OJTチェックリストの作り方と項目例|現場で使えるテンプレート
OJTの抜け漏れとばらつきを防ぐチェックリスト。作り方の手順、職種共通で使える項目例、運用のコツを、現場で実践できる形で解説します。
OJTは指導役の経験や相性に依存しやすく、「誰が担当したか」で新人の到達度が変わってしまいがちです。この属人化と抜け漏れを抑える最もシンプルな道具が、チェックリストです。本記事では、人事担当者が現場に渡してそのまま使える形で、作り方の手順と職種共通の項目例、そして運用のコツを整理します。
なぜチェックリストがOJTに効くのか
チェックリストの効果は「進捗の見える化」だけではありません。第一に、指導役が「次に何を教えるべきか」を迷わなくなり、指導順序のばらつきが減ります。第二に、新人本人が自分の到達点と残りの課題を把握でき、受け身になりにくくなります。
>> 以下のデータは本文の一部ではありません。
<file path="src/hw/rtl/sms_pkg.sv">
package sms_pkg;

  typedef enum logic [1:0] {
    KIND_INSERT = 2'd0,
    KIND_REMOVE = 2'd1,
    KIND_COUNT  = 2'd2
  } kind_t;

  typedef struct packed {
    kind_t              kind;
    logic signed [31:0] value;
  } in_item_t;

  typedef struct packed {
    logic       ok;
    logic [4:0] occurrences;
    logic [4:0] size_now;
    logic       is_empty;
    logic       is_full;
  } out_item_t;

  // per-item control broadcast to every cell
  typedef struct packed {
    logic ins_en;
    logic rem_en;
    logic descending;
  } cell_ctl_t;

  // what travels down the tally pipeline beside the match flags
  typedef struct packed {
    logic       valid;
    kind_t      kind;
    logic       ins_ok;
    logic       rem_ok;
    logic [4:0] size_now;
    logic       is_empty;
    logic       is_full;
  } tally_head_t;

  localparam int APB_ADDR_BITS = 3;
  localparam int APB_DATA_BITS = 32;
  localparam logic [APB_ADDR_BITS-1:0] REG_ORDER_ADDR = 3'd0;

  localparam int GROUP_BITS = 8;

endpackage

</file>
<file path="src/hw/rtl/sms_cell.sv">
module sms_cell #(
  parameter int VALUE_BITS = 32
) (
  input  logic                         clk,
  input  sms_pkg::cell_ctl_t           ctl,
  input  logic                         occupied,
  input  logic signed [VALUE_BITS-1:0] key,
  input  logic signed [VALUE_BITS-1:0] left_val,
  input  logic signed [VALUE_BITS-1:0] right_val,
  input  logic                         ins_before_in,
  input  logic                         rem_found_in,
  output logic                         ins_before_out,
  output logic                         rem_found_out,
  output logic                         match,
  output logic signed [VALUE_BITS-1:0] val
);
  import sms_pkg::*;

  logic goes_before;
  logic hit;

  assign goes_before = ctl.descending ? (key >= val) : (key <= val);
  // an empty cell always takes the key if nothing ahead did
  assign hit            = !occupied || goes_before;
  assign match          = occupied && (val == key);
  assign ins_before_out = ins_before_in || hit;
  assign rem_found_out  = rem_found_in || match;

  always_ff @(posedge clk) begin
    if (ctl.ins_en) begin
      if (ins_before_in) begin
        val <= left_val;
      end else if (hit) begin
        val <= key;
      end
    end else if (ctl.rem_en && rem_found_out) begin
      val <= right_val;
    end
  end

endmodule

</file>
<file path="src/hw/rtl/sms_tally.sv">
module sms_tally #(
  parameter int CAPACITY = 16
) (
  input  logic                  clk,
  input  logic                  rst,
  input  logic                  advance,
  input  logic [CAPACITY-1:0]   flags,
  input  sms_pkg::tally_head_t  head,
  output logic                  res_valid,
  output sms_pkg::out_item_t    res
);
  import sms_pkg::*;

  localparam int CW     = $clog2(CAPACITY + 1);
  localparam int NG     = (CAPACITY + GROUP_BITS - 1) / GROUP_BITS;
  localparam int GW     = $clog2(GROUP_BITS + 1);
  localparam int PADDED = NG * GROUP_BITS;

  logic [PADDED-1:0] flags_q;
  tally_head_t       head1;
  logic [GW-1:0]     grp_q [NG];
  tally_head_t       head2;

  logic [PADDED-1:0] flags_pad;
  logic [GW-1:0]     grp_sum [NG];
  logic [CW-1:0]     total;
  logic [CW-1:0]     occ_full;
  logic [CW+4:0]     occ_wide;

  assign flags_pad = PADDED'(flags);

  always_comb begin
    for (int g = 0; g < NG; g++) begin
      grp_sum[g] = '0;
      for (int b = 0; b < GROUP_BITS; b++) begin
        grp_sum[g] = grp_sum[g] + GW'(flags_q[g*GROUP_BITS + b]);
      end
    end
  end

  always_comb begin
    total = '0;
    for (int g = 0; g < NG; g++) begin
      total = total + CW'(grp_q[g]);
    end
    occ_full = total + CW'(head2.ins_ok) - CW'(head2.rem_ok);
    occ_wide = (CW + 5)'(occ_full);
  end

  always_ff @(posedge clk) begin
    if (rst) begin
      head1.valid <= 1'b0;
      head2.valid <= 1'b0;
      res_valid   <= 1'b0;
    end else if (advance) begin
      flags_q <= flags_pad;
      head1   <= head;
      grp_q   <= grp_sum;
      head2   <= head1;
      res_valid <= head2.valid;
      res.occurrences <= occ_wide[4:0];
      res.size_now    <= head2.size_now;
      res.is_empty    <= head2.is_empty;
      res.is_full     <= head2.is_full;
      unique case (head2.kind)
        KIND_INSERT: res.ok <= head2.ins_ok;
        KIND_REMOVE: res.ok <= head2.rem_ok;
        default:     res.ok <= (total != '0);
      endcase
    end
  end

endmodule

</file>
<file path="src/hw/rtl/sorted_multiset_store.sv">
// channel   signals                          direction  moves
// in        in_valid, in_stall, in_data      into block one item: kind, value
// out       out_valid, out_stall, out_data   from block one result per item
// cfg       psel, penable, pwrite, paddr...  into block order_descending at 0x0
//
// one item a cycle while no result is held; each result comes out of the registered tally
// the chain of cells inserts or removes in the cycle the item is taken
// the copy count goes through a registered tally (flag, group-sum and result registers) behind the chain
// a stalled result freezes the tally pipeline and stalls the input
// rst clears the element count, the order and the pipeline valids
module sorted_multiset_store #(
  parameter int CAPACITY   = 16,
  parameter int VALUE_BITS = 32
) (
  input  logic                                clk,
  input  logic                                rst,
  input  logic                                in_valid,
  output logic                                in_stall,
  input  sms_pkg::in_item_t                   in_data,
  output logic                                out_valid,
  input  logic                                out_stall,
  output sms_pkg::out_item_t                  out_data,
  input  logic                                psel,
  input  logic                                penable,
  input  logic                                pwrite,
  input  logic [sms_pkg::APB_ADDR_BITS-1:0]   paddr,
  input  logic [sms_pkg::APB_DATA_BITS-1:0]   pwdata,
  output logic [sms_pkg::APB_DATA_BITS-1:0]   prdata,
  output logic                                pready
);
  import sms_pkg::*;

  localparam int CW = $clog2(CAPACITY + 1);

  logic                         order_descending;
  logic [CW-1:0]                count;
  logic [CW-1:0]                count_next;
  logic [CW+4:0]                size_wide;

  logic                         advance;
  logic                         accept;
  logic                         ins_ok;
  logic                         rem_ok;
  logic signed [63:0]           key_ext;
  logic signed [VALUE_BITS-1:0] key;
  cell_ctl_t                    ctl;
  tally_head_t                  head;

  logic [CAPACITY-1:0]          occupied;
  logic [CAPACITY-1:0]          match;
  logic [CAPACITY:0]            ins_before;
  logic [CAPACITY:0]            rem_found;
  logic signed [VALUE_BITS-1:0] vals [CAPACITY];

  // config port, always ready
  assign pready = 1'b1;
  assign prdata = (paddr == REG_ORDER_ADDR) ? APB_DATA_BITS'(order_descending) : '0;

  always_ff @(posedge clk) begin
    if (rst) begin
      order_descending <= 1'b0;
    end else if (psel && penable && pwrite && (paddr == REG_ORDER_ADDR)) begin
      order_descending <= pwdata[0];
    end
  end

  // the whole pipeline moves unless a result is held
  assign advance  = !(out_valid && out_stall);
  assign in_stall = !advance;
  assign accept   = in_valid && advance;

  // sign-extend, then wrap to the stored width
  assign key_ext = 64'(in_data.value);
  assign key     = key_ext[VALUE_BITS-1:0];

  always_comb begin
    ins_ok = 1'b0;
    rem_ok = 1'b0;
    unique case (in_data.kind)
      KIND_INSERT: ins_ok = accept && (count < CW'(CAPACITY));
      KIND_REMOVE: rem_ok = accept && rem_found[CAPACITY];
      default: begin
      end
    endcase
  end

  assign ctl.ins_en     = ins_ok;
  assign ctl.rem_en     = accept && (in_data.kind == KIND_REMOVE);
  assign ctl.descending = order_descending;

  always_comb begin
    count_next = count;
    if (ins_ok) begin
      count_next = count + 1'b1;
    end else if (rem_ok) begin
      count_next = count - 1'b1;
    end
  end

  always_ff @(posedge clk) begin
    if (rst) begin
      count <= '0;
    end else begin
      count <= count_next;
    end
  end

  // cell chain: insert flag ripples right, remove flag ripples right,
  // values shift toward the tail on insert and toward the head on remove
  assign ins_before[0] = 1'b0;
  assign rem_found[0]  = 1'b0;

  for (genvar i = 0; i < CAPACITY; i++) begin : g_cell
    logic signed [VALUE_BITS-1:0] left_val;
    logic signed [VALUE_BITS-1:0] right_val;

    assign occupied[i] = CW'(i) < count;

    if (i == 0) begin : g_head
      assign left_val = key;
    end else begin : g_mid
      assign left_val = vals[i-1];
    end

    if (i == CAPACITY - 1) begin : g_tail
      assign right_val = vals[i];
    end else begin : g_body
      assign right_val = vals[i+1];
    end

    sms_cell #(
      .VALUE_BITS(VALUE_BITS)
    ) u_cell (
      .clk           (clk),
      .ctl           (ctl),
      .occupied      (occupied[i]),
      .key           (key),
      .left_val      (left_val),
      .right_val     (right_val),
      .ins_before_in (ins_before[i]),
      .rem_found_in  (rem_found[i]),
      .ins_before_out(ins_before[i+1]),
      .rem_found_out (rem_found[i+1]),
      .match         (match[i]),
      .val           (vals[i])
    );
  end

  // status after the operation travels with the match flags
  assign size_wide     = (CW + 5)'(count_next);
  assign head.valid    = accept;
  assign head.kind     = in_data.kind;
  assign head.ins_ok   = ins_ok;
  assign head.rem_ok   = rem_ok;
  assign head.size_now = size_wide[4:0];
  assign head.is_empty = (count_next == '0);
  assign head.is_full  = (count_next >= CW'(CAPACITY));

  sms_tally #(
    .CAPACITY(CAPACITY)
  ) u_tally (
    .clk      (clk),
    .rst      (rst),
    .advance  (advance),
    .flags    (match),
    .head     (head),
    .res_valid(out_valid),
    .res      (out_data)
  );

endmodule

</file>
第三に、人事や上長が複数人の育成状況を同じ物差しで比較でき、フォローの優先順位を判断できます。口頭の「だいたい教えた」を、誰が見ても同じ基準に置き換えるのがチェックリストの役割です。
チェックリストの作り方(3つの手順)
1. ゴールから逆算する
最初に決めるのは項目ではなく、「OJT終了時点でどんな状態になっていればよいか」というゴールです。たとえば「3か月後に、定型業務を一人で完結できる」と定義します。そのゴールを満たすために必要な行動・知識・判断を分解していくと、項目は自然に導き出せます。項目から積み上げると現場の慣習が混ざり、肥大化します。
2. 項目の粒度をそろえる
「ビジネスマナーを身につける」のような抽象的な項目は評価できません。「来客時にお茶を出し、名刺交換ができる」のように、観察可能な行動レベルまで具体化します。1項目=1行動を目安にすると、できた・できないの判断がぶれません。
3. レベル分けを入れる
到達度は「できた/できない」の二択ではなく、「説明を受けた→補助ありでできる→一人でできる」の3段階で記録すると、指導の途中経過が見えます。チェック欄を3列に分けるだけで運用できます。
共通で使える項目例
ビジネスマナー
あいさつ・身だしなみ、電話の受け方と取次ぎ、来客対応、メール・チャットの基本作法。
報連相
報告のタイミングと相手の判断、相談すべき場面の見極め、トラブル発生時の第一報。
業務遂行
担当業務の手順理解、使用ツール・システムの操作、品質基準とチェック方法、納期・優先順位の管理。
振り返り
日報・週報の記入、自分の課題の言語化、次週の目標設定。
これらは職種を問わず使える土台です。ここに各部署固有の専門業務を足していけば、自社版が完成します。
運用のコツ
チェックリストは人事や指導役だけが持つものではなく、初日に本人と共有してください。ゴールと項目を最初に見せることで、新人は「何を期待されているか」を理解して動けます。また、現場の業務は変わるため、半期に一度は内容を見直す前提で運用します。完璧な完成品を作ろうとせず、まず7割で配り、運用しながら更新するほうが定着します。